| EXERCISE REQUIREMENTS |
Please return all lines of the data below containing the string "Counting".

| GIVEN DATA |

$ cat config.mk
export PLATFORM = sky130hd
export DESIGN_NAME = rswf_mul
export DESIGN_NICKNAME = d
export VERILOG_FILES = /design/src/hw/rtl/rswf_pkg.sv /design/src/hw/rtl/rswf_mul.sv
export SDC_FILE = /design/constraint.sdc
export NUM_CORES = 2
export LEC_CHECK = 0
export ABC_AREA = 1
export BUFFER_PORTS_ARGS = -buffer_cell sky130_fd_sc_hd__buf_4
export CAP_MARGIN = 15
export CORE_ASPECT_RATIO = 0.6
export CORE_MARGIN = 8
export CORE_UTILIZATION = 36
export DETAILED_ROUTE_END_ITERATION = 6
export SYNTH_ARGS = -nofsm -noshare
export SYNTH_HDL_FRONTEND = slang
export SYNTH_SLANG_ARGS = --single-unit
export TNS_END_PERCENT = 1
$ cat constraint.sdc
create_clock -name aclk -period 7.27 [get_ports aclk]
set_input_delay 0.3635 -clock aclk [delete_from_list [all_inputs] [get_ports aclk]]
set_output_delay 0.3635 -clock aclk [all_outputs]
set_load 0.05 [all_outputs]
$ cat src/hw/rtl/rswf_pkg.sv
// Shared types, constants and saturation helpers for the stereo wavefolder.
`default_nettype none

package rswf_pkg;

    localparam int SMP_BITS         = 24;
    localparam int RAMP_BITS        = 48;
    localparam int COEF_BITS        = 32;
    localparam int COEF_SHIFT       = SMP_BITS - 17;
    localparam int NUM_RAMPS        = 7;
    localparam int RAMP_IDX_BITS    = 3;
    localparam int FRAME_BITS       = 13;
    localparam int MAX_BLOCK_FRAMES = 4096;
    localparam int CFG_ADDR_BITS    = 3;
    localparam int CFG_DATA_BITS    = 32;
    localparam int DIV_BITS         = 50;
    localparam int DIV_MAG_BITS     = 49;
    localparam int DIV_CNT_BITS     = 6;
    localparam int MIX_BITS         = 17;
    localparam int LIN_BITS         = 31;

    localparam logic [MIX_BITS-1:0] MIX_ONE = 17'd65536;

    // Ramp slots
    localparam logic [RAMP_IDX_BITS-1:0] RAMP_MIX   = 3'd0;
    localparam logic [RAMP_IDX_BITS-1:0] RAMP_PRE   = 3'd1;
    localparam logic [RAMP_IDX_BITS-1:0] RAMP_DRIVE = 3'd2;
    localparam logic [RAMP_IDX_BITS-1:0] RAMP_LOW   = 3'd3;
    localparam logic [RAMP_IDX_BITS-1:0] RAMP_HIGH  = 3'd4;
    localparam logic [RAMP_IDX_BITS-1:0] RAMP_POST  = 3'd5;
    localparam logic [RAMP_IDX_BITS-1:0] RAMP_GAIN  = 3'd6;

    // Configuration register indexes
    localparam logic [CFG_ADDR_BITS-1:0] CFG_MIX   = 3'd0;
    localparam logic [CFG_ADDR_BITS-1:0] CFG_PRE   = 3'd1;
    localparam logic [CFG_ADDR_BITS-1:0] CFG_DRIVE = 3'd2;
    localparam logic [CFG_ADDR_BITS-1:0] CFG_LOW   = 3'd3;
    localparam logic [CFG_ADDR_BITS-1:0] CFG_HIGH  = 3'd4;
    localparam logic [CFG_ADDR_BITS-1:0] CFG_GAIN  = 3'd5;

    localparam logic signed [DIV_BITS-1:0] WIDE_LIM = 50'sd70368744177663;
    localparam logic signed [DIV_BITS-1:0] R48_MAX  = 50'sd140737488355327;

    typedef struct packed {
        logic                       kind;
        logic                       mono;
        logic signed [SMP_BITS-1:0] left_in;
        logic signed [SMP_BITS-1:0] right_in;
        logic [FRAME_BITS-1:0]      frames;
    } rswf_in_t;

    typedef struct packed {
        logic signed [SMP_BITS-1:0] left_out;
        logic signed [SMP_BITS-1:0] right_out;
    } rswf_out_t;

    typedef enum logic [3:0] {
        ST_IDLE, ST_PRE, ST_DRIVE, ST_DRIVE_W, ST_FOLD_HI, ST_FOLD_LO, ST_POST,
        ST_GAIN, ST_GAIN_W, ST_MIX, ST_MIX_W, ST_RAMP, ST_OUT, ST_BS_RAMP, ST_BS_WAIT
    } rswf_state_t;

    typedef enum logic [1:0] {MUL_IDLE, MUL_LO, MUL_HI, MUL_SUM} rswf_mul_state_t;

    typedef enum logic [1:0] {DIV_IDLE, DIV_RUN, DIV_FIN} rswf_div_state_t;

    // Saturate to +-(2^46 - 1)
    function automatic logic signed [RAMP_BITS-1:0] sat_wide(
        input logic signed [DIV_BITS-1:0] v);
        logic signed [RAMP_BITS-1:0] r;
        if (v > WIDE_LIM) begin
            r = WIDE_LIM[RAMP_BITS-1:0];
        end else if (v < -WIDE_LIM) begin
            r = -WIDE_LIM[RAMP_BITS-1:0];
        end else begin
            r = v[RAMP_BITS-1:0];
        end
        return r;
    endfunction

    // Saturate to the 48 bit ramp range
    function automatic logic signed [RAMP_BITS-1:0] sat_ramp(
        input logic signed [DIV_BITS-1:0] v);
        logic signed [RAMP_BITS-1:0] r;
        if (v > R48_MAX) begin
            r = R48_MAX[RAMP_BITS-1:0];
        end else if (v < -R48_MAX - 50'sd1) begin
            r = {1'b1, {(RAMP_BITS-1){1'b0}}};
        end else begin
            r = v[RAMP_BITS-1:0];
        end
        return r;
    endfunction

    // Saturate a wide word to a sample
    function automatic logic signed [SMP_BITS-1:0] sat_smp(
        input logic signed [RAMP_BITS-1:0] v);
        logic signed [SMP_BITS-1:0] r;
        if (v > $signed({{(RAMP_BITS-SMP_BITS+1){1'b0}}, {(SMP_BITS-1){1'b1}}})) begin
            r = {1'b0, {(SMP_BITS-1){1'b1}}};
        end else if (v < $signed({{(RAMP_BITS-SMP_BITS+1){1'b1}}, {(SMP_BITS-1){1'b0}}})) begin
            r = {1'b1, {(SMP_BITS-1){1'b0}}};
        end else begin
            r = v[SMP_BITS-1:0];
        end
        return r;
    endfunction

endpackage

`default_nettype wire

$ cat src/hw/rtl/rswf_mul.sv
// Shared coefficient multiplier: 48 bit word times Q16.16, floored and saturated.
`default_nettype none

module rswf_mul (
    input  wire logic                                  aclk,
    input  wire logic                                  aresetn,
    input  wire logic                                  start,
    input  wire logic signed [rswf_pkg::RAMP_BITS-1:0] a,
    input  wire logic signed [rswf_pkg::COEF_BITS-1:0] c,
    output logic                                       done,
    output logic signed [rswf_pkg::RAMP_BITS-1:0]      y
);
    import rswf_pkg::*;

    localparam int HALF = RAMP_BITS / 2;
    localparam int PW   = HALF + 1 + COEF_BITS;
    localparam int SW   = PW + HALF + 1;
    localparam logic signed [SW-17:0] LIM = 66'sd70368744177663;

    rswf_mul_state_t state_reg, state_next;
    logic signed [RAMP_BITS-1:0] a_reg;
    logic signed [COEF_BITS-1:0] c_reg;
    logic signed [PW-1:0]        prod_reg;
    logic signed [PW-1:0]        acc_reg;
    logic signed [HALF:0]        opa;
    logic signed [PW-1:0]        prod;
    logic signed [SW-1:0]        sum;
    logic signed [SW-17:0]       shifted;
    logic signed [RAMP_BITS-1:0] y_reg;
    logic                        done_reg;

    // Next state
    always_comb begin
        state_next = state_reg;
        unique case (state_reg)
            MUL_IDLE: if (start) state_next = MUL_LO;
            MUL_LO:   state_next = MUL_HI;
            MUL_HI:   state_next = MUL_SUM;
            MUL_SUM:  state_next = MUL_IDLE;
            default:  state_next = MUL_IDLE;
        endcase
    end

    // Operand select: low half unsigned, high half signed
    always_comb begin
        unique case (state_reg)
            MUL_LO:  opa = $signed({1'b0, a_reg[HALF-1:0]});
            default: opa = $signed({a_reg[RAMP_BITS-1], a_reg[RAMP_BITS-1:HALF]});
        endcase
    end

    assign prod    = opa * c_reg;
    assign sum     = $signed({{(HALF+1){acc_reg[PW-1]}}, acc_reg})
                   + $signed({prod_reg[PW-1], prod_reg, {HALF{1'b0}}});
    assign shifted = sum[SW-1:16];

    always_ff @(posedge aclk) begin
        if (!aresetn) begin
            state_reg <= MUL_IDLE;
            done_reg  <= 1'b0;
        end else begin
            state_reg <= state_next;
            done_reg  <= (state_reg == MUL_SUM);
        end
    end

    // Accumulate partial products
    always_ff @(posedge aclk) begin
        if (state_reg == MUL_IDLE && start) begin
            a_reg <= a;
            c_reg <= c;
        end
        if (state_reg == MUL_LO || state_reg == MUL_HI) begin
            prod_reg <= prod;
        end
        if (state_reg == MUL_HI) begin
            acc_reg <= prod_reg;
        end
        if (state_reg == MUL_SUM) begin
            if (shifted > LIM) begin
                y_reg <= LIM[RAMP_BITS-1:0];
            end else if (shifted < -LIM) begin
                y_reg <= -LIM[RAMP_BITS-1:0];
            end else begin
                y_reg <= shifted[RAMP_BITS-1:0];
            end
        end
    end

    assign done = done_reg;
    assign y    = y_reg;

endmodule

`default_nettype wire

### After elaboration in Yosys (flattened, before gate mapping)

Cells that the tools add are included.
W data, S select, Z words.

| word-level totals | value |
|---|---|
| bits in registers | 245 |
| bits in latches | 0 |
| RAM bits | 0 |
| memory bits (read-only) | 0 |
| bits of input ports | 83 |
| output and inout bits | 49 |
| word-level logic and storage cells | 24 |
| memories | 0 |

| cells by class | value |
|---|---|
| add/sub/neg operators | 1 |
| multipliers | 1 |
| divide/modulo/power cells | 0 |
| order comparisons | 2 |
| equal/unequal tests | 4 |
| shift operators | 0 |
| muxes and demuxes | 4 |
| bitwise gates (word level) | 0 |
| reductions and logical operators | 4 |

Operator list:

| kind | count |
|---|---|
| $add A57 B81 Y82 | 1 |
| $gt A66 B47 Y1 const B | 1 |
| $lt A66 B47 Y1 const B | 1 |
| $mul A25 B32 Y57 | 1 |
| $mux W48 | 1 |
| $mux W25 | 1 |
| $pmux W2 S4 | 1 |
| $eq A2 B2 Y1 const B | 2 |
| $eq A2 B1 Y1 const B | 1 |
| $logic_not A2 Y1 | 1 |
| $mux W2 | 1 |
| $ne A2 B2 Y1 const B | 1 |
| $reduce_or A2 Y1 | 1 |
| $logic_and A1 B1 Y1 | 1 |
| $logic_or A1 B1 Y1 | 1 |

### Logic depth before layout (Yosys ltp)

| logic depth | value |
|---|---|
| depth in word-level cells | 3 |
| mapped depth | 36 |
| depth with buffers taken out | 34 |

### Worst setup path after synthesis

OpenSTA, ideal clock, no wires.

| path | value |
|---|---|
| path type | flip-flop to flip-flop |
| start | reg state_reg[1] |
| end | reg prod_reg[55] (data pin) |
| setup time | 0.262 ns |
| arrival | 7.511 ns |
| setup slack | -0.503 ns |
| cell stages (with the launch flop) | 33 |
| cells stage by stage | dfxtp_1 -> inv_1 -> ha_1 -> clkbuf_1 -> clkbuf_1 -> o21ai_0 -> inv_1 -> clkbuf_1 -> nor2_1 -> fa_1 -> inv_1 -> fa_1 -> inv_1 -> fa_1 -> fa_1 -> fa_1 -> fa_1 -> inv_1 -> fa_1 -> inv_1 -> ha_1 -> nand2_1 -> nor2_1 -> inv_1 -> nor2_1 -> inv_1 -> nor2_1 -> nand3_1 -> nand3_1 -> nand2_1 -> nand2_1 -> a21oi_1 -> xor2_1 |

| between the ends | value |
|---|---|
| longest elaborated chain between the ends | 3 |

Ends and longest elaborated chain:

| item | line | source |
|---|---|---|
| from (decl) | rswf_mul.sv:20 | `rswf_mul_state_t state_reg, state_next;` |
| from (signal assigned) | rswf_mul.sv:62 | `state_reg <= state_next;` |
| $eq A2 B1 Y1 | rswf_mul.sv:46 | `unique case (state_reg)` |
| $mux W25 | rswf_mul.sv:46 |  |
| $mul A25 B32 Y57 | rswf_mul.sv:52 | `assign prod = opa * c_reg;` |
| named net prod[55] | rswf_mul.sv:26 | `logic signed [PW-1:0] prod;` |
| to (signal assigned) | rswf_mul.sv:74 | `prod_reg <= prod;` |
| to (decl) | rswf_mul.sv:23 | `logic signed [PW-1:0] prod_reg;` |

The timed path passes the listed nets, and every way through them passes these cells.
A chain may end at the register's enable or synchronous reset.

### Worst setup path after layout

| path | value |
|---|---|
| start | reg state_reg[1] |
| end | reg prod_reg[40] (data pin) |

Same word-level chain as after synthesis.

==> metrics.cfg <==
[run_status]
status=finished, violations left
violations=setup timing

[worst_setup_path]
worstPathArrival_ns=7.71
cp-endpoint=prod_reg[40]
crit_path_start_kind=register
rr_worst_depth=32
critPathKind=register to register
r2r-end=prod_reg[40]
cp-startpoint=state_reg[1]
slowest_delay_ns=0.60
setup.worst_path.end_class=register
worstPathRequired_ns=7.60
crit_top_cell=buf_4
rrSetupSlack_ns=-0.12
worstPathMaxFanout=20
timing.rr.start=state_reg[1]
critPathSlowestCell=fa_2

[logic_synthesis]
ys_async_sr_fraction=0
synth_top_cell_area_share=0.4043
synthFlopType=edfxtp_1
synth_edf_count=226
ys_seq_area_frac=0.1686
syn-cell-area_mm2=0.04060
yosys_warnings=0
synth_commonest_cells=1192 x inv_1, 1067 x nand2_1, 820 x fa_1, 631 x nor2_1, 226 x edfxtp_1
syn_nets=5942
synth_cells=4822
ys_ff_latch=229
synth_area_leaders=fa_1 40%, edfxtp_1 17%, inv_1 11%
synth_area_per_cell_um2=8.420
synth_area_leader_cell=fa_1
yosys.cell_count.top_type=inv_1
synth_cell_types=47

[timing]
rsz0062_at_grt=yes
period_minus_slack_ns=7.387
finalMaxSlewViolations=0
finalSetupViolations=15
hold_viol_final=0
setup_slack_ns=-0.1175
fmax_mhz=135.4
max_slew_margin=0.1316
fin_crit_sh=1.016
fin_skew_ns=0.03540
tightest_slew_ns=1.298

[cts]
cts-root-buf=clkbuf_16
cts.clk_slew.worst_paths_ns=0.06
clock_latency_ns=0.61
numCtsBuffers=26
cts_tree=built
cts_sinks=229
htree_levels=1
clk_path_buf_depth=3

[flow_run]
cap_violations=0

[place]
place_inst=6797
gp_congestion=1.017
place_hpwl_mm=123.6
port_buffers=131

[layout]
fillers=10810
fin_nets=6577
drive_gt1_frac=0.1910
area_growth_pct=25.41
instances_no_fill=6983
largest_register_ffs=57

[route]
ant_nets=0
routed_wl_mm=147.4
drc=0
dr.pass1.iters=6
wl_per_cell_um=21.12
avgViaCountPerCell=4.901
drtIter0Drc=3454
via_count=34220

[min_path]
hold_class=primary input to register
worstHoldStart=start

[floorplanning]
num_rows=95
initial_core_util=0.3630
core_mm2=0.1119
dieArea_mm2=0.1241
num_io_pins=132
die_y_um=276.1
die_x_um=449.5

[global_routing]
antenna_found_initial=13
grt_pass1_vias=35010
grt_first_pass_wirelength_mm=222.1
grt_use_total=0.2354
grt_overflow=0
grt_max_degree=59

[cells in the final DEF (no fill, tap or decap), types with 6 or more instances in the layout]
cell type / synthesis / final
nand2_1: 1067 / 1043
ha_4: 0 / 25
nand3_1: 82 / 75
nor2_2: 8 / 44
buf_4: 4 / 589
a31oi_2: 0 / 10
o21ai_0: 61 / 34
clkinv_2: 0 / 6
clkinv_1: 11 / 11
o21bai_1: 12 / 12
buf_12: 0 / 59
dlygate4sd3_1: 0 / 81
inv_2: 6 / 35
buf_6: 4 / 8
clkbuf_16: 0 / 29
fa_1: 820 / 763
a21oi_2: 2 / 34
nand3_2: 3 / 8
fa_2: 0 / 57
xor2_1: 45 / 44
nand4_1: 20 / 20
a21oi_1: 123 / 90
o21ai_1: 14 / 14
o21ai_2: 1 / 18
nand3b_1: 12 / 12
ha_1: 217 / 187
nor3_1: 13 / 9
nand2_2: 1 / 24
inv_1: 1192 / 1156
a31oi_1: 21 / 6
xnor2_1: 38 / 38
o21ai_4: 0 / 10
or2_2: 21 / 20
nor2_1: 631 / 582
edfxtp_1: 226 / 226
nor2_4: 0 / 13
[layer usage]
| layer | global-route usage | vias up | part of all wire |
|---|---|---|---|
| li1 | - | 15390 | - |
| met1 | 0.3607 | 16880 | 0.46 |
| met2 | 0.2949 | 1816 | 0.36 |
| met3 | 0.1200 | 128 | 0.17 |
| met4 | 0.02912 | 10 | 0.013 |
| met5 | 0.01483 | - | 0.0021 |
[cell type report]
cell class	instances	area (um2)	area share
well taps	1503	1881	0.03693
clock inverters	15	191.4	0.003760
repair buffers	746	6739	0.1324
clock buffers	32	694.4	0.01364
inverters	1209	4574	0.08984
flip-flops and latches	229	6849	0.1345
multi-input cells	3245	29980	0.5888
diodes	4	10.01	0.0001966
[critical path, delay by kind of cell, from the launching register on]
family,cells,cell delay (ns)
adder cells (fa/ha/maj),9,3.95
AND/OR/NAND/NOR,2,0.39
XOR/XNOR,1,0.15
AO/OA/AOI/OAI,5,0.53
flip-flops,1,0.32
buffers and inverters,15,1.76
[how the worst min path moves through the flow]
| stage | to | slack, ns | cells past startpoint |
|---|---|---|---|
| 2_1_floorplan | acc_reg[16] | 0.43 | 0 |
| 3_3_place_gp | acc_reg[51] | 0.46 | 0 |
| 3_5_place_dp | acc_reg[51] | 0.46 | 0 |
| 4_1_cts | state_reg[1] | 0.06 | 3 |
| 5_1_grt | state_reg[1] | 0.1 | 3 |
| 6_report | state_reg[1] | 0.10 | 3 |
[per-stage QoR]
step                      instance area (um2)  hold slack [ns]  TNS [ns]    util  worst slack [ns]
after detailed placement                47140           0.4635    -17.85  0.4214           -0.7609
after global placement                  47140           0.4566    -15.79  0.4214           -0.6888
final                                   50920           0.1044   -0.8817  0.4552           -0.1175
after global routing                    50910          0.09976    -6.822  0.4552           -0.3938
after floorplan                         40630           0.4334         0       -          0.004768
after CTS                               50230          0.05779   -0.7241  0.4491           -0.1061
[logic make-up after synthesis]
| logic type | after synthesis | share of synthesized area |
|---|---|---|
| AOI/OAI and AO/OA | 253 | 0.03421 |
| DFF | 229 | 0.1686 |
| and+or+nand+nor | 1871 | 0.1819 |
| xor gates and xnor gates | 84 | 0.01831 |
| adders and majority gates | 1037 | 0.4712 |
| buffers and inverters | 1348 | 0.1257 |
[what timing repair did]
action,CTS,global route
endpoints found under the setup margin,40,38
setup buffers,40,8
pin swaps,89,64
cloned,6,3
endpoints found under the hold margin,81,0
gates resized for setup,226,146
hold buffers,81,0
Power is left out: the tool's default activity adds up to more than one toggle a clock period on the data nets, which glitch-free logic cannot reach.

--

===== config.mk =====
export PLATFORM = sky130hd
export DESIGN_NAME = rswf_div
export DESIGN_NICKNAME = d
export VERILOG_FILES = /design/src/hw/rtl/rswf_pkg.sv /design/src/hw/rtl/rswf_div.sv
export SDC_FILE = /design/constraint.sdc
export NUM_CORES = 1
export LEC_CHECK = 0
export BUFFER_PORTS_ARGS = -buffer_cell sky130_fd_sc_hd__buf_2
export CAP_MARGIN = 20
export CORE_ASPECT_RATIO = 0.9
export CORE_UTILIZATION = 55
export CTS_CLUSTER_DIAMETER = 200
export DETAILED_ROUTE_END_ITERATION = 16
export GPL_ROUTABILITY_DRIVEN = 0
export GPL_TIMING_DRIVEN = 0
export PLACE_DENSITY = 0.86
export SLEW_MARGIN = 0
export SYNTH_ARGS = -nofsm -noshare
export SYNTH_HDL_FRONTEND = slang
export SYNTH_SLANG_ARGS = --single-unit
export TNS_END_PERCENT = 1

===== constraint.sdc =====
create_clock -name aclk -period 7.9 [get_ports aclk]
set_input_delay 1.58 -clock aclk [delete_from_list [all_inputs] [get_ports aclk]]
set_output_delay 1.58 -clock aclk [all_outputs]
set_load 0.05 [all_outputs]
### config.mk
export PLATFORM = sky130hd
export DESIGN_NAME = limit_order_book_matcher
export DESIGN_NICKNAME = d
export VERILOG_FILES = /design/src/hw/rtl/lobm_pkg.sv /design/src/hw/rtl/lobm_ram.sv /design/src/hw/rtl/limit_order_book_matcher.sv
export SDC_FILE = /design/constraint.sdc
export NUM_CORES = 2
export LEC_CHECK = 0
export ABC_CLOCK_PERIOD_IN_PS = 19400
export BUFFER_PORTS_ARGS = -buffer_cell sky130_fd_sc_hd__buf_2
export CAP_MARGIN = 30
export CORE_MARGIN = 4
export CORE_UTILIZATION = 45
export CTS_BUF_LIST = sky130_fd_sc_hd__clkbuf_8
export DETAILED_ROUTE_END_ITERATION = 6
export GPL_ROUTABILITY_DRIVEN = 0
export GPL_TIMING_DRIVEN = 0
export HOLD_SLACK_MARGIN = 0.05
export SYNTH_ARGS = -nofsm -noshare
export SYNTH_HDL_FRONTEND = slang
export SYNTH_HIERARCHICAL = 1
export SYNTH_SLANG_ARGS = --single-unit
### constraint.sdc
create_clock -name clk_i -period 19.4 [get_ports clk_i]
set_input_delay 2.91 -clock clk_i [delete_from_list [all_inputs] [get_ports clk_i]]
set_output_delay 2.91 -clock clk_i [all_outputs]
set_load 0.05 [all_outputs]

--

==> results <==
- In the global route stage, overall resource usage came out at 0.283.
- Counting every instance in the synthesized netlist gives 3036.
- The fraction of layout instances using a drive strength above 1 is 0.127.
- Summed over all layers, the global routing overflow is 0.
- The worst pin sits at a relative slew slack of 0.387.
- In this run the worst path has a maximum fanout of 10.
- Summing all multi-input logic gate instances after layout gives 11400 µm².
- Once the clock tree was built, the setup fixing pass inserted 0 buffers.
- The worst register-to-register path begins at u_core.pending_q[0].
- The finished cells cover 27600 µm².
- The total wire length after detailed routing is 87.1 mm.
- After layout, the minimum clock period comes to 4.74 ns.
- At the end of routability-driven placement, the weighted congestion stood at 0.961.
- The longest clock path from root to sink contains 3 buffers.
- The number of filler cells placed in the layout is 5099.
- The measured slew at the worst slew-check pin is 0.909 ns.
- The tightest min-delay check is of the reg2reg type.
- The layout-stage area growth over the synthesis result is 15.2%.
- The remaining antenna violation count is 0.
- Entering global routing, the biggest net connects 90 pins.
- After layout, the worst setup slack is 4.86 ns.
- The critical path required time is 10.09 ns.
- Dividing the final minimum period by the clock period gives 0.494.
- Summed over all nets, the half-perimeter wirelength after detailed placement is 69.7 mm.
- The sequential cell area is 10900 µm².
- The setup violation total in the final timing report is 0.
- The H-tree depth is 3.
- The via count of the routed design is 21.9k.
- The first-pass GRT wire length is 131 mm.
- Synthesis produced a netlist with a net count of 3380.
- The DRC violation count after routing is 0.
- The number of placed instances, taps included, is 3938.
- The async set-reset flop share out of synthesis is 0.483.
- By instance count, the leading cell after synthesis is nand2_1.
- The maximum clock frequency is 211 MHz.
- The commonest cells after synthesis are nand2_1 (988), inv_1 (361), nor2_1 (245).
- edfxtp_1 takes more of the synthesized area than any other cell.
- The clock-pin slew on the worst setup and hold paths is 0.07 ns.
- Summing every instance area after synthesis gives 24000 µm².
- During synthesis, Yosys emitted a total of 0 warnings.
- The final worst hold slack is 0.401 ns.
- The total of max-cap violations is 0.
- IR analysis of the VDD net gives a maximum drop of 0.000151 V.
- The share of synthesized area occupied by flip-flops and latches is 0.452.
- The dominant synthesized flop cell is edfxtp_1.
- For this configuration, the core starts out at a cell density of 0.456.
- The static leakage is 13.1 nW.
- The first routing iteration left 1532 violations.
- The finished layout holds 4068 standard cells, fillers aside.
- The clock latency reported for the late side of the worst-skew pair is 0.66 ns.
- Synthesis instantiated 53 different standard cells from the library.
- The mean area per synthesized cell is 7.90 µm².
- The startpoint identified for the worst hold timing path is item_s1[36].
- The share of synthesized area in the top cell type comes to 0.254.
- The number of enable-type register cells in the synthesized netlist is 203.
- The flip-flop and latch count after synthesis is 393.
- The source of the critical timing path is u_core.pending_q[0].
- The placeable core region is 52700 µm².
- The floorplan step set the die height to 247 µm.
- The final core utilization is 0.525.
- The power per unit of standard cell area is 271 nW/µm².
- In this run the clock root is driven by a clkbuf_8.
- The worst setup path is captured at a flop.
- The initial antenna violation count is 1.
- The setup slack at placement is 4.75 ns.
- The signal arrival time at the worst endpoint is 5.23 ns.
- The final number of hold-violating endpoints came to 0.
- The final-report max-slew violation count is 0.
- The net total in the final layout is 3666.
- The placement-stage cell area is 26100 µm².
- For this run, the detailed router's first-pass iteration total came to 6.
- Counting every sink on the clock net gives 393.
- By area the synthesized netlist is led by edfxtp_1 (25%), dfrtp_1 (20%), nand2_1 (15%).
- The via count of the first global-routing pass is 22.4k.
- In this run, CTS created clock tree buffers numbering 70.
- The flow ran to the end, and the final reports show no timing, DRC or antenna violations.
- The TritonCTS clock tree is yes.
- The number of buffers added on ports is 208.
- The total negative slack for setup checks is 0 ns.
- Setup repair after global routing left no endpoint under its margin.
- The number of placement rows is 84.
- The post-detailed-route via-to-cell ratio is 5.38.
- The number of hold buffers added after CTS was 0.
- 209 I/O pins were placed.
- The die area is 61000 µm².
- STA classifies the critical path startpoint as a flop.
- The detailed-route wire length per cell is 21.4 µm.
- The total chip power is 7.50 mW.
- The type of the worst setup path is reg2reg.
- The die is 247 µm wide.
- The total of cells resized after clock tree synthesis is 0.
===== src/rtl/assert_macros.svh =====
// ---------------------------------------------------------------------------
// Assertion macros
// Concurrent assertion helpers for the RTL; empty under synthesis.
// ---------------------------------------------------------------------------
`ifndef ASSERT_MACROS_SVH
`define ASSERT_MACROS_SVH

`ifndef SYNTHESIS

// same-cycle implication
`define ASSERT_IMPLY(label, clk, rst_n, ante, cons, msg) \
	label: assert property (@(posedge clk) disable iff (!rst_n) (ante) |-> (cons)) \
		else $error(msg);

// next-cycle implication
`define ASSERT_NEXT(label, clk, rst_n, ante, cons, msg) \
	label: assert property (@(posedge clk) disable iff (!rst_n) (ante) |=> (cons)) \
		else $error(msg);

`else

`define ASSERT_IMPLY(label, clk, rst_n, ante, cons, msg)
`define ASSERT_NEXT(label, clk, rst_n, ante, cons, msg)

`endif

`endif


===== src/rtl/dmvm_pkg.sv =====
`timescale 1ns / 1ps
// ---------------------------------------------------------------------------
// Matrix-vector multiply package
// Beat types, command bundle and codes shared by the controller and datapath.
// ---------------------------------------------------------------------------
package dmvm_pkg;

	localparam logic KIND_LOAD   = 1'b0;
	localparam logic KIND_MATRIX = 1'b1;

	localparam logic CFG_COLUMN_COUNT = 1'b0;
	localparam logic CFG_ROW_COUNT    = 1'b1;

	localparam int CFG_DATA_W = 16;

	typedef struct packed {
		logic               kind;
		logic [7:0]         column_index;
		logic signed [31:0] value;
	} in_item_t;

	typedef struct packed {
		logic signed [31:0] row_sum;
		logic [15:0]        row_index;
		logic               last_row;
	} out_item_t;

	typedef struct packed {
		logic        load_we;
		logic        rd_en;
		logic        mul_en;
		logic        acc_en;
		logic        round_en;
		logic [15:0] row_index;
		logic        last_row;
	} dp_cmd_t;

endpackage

| REPLY TO THE EXERCISE |
- Counting every instance in the synthesized netlist gives 3036.
- Counting every sink on the clock net gives 393.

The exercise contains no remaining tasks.